---------- Material for the task

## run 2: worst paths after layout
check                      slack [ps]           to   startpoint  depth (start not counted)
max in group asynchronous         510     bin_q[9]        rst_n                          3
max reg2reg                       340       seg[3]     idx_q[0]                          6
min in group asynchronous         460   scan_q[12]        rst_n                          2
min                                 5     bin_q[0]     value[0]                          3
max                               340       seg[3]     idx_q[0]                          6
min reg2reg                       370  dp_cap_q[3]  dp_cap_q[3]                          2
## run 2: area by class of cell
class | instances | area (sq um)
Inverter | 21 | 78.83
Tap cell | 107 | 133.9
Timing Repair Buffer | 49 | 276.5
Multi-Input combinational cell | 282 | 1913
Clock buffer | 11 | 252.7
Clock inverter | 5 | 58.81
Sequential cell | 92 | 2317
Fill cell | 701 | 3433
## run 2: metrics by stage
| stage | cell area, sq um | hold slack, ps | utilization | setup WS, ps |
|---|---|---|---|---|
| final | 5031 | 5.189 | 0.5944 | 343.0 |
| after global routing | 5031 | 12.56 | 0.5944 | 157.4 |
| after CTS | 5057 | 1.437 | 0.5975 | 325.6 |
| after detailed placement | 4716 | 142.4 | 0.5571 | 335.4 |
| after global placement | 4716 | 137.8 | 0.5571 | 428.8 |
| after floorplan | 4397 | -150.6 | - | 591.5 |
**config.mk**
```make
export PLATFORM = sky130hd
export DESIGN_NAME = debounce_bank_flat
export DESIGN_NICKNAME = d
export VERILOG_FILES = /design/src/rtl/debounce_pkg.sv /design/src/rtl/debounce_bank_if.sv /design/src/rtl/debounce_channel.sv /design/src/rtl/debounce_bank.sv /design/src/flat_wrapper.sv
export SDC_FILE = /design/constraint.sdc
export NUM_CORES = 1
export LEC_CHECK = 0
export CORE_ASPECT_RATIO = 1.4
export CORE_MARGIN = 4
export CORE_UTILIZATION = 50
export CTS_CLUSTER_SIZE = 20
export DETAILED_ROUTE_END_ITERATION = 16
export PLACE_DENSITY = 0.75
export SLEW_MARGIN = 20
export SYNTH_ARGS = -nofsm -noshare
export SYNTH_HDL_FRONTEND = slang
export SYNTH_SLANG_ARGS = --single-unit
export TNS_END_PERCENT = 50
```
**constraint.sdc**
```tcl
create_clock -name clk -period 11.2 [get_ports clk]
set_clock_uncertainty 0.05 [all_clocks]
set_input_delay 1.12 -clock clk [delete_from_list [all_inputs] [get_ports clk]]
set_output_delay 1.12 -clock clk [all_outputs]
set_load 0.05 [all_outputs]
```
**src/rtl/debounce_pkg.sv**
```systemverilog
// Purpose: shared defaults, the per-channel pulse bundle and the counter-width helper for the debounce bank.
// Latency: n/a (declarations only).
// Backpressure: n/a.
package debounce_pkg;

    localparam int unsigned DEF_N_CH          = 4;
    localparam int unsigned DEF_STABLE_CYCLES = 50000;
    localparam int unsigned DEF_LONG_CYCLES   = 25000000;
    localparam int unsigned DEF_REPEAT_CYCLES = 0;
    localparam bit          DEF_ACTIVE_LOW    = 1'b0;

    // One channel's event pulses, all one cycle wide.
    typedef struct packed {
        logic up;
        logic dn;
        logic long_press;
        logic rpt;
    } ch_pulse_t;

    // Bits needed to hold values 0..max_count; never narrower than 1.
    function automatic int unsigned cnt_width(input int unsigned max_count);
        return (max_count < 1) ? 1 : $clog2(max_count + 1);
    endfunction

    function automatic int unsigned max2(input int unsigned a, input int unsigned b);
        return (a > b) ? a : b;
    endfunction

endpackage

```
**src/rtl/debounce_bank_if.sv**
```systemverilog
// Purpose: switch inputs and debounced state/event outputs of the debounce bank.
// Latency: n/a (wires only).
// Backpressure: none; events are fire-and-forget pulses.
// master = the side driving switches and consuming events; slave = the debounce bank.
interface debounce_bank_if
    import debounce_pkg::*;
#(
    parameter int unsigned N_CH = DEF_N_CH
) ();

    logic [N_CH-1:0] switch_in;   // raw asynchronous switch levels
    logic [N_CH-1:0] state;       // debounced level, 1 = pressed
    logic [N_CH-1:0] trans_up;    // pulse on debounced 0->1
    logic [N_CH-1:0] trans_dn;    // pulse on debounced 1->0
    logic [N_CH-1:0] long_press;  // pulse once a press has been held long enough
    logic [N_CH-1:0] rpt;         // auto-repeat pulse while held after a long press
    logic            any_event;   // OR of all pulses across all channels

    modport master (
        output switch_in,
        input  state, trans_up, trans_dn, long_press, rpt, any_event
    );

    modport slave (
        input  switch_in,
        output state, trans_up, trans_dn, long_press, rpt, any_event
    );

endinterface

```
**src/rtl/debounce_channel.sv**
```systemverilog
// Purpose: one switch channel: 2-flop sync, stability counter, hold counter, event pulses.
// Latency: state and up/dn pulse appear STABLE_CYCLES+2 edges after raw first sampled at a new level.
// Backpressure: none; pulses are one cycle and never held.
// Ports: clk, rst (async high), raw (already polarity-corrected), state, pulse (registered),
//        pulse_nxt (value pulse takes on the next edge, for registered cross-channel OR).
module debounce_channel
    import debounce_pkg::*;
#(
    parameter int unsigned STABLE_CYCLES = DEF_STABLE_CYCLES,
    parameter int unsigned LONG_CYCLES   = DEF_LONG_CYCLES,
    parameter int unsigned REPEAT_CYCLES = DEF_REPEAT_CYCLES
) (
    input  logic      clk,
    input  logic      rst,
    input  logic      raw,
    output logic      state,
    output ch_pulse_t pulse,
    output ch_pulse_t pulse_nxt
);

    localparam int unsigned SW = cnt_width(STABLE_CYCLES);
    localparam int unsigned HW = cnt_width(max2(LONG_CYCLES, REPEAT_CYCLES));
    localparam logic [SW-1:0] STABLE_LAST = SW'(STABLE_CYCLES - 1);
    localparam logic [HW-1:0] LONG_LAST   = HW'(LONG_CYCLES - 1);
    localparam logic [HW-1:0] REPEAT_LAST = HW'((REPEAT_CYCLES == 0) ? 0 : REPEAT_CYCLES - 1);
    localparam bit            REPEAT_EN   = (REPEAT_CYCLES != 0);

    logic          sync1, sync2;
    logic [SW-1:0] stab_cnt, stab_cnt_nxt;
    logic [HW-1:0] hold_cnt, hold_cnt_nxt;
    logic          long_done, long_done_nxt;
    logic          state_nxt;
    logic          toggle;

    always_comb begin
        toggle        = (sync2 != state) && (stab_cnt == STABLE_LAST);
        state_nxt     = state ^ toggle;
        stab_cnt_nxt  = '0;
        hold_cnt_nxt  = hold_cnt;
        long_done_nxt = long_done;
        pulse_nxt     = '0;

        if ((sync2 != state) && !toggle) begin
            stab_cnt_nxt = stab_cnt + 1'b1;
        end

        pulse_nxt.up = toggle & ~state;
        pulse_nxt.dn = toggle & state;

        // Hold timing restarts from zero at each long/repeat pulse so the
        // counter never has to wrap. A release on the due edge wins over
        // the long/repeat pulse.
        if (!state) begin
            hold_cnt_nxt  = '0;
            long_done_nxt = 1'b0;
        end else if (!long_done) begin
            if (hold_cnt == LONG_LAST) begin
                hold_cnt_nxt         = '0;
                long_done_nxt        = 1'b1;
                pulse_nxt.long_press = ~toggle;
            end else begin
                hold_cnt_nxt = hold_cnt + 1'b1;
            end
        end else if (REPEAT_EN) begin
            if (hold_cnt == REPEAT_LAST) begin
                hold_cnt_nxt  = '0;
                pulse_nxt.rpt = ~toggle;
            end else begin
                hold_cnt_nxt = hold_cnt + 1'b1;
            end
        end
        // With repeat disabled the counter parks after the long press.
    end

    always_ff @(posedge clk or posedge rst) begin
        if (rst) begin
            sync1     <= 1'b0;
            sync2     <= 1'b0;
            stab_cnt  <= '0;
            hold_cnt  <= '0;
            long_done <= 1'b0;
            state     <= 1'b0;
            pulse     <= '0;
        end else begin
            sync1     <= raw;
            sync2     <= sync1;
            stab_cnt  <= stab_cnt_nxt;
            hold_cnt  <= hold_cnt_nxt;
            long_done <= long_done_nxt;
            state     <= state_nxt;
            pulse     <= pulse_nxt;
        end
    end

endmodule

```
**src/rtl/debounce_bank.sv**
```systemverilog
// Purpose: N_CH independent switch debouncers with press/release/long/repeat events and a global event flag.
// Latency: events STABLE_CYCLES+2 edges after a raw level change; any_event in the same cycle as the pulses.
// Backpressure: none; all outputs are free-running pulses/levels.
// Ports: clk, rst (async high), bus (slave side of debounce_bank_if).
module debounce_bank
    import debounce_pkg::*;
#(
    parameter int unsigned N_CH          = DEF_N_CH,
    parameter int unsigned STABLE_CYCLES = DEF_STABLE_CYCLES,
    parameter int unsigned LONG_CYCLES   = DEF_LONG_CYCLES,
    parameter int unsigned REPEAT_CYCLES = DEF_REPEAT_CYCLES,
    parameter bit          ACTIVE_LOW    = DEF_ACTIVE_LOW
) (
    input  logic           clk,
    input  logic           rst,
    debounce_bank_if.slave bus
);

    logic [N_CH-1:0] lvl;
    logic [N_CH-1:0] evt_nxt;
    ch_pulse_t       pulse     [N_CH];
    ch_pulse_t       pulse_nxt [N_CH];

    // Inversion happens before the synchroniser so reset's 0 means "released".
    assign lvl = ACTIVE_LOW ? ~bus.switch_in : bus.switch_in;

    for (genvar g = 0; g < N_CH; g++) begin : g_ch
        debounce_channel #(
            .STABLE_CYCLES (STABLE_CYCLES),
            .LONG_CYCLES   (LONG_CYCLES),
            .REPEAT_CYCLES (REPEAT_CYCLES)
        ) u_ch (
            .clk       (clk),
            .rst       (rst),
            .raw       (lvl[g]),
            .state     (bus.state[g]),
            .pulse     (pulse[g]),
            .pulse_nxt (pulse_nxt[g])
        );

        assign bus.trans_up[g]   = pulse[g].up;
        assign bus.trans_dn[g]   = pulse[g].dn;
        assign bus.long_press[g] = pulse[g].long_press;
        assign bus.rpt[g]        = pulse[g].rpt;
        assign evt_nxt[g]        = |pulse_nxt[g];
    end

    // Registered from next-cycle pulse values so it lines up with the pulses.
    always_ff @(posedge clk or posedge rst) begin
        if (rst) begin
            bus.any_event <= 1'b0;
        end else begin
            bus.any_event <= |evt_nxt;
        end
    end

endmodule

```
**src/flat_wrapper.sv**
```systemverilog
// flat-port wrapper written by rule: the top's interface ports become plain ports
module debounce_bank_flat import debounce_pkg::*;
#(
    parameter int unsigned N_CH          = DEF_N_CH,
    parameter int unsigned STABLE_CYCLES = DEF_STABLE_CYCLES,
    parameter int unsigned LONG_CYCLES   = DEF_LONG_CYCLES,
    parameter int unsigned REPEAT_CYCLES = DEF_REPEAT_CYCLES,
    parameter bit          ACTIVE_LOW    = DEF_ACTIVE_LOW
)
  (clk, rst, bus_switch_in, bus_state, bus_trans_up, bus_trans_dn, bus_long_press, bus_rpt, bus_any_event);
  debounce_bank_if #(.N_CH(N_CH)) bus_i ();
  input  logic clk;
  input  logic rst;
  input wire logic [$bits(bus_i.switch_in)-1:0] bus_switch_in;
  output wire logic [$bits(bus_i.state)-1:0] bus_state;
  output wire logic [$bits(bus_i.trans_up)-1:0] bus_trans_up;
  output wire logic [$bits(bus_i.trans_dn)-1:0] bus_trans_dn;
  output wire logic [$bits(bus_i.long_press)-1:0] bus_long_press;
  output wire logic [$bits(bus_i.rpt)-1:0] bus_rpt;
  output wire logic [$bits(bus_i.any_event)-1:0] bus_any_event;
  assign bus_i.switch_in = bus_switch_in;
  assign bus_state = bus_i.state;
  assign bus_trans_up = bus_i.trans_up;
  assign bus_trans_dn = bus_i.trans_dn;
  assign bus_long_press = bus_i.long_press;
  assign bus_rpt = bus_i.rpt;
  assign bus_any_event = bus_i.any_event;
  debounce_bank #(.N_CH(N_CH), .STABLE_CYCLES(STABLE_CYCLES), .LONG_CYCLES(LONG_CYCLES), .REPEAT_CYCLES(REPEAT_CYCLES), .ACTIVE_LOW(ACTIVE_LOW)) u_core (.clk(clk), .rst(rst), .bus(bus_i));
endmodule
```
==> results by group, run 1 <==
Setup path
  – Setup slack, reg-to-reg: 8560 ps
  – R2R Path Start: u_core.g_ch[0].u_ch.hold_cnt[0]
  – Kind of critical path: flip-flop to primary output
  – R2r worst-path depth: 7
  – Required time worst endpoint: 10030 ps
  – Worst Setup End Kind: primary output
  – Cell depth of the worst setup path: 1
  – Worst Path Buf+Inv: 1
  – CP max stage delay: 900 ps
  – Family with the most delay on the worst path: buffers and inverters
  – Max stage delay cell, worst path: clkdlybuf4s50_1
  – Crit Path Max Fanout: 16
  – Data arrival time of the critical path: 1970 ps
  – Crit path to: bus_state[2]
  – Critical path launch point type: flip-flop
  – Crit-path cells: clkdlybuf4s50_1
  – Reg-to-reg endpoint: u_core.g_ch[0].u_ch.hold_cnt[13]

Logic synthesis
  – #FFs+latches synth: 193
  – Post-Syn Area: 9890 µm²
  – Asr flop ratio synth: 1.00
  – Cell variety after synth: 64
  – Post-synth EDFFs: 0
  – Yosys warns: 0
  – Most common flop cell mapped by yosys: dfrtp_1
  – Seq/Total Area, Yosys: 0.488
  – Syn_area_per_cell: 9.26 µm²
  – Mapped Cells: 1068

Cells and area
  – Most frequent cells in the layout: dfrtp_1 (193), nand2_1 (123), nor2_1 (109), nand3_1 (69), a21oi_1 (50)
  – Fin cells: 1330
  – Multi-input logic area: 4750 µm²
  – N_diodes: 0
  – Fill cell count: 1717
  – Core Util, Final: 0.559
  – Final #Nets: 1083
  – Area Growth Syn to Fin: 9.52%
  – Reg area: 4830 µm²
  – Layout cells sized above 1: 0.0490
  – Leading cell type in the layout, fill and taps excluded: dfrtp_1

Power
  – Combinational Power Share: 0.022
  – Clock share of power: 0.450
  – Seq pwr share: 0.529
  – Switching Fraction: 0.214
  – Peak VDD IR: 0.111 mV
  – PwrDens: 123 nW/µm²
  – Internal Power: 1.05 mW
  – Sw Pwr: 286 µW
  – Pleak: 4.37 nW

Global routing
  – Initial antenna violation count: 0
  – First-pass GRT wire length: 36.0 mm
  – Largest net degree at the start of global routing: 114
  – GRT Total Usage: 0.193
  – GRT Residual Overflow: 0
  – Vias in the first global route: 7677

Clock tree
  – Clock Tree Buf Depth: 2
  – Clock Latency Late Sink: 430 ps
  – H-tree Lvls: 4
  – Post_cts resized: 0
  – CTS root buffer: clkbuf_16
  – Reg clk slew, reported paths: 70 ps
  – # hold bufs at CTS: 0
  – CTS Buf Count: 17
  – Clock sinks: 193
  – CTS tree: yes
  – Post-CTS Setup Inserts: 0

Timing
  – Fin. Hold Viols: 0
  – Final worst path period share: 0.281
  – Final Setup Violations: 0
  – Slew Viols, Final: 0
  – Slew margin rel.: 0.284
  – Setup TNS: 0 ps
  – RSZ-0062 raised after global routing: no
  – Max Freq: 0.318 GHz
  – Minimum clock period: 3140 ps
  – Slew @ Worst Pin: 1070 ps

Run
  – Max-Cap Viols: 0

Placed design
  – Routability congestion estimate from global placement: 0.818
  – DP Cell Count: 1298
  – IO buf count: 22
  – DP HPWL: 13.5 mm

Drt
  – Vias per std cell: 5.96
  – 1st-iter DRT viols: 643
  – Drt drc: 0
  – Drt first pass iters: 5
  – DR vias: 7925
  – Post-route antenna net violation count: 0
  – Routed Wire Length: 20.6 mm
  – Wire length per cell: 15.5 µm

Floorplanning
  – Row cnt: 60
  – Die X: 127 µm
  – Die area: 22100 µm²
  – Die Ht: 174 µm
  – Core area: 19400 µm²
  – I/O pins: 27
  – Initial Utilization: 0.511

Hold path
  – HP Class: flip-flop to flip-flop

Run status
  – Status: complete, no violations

--------------------

# Problem to work on
Lines after the one containing "max in group" are not part of the task. Output the entries exactly from their first line through that one.

# Response to this exercise
## run 2: worst paths after layout
check                      slack [ps]           to   startpoint  depth (start not counted)
max in group asynchronous         510     bin_q[9]        rst_n                          3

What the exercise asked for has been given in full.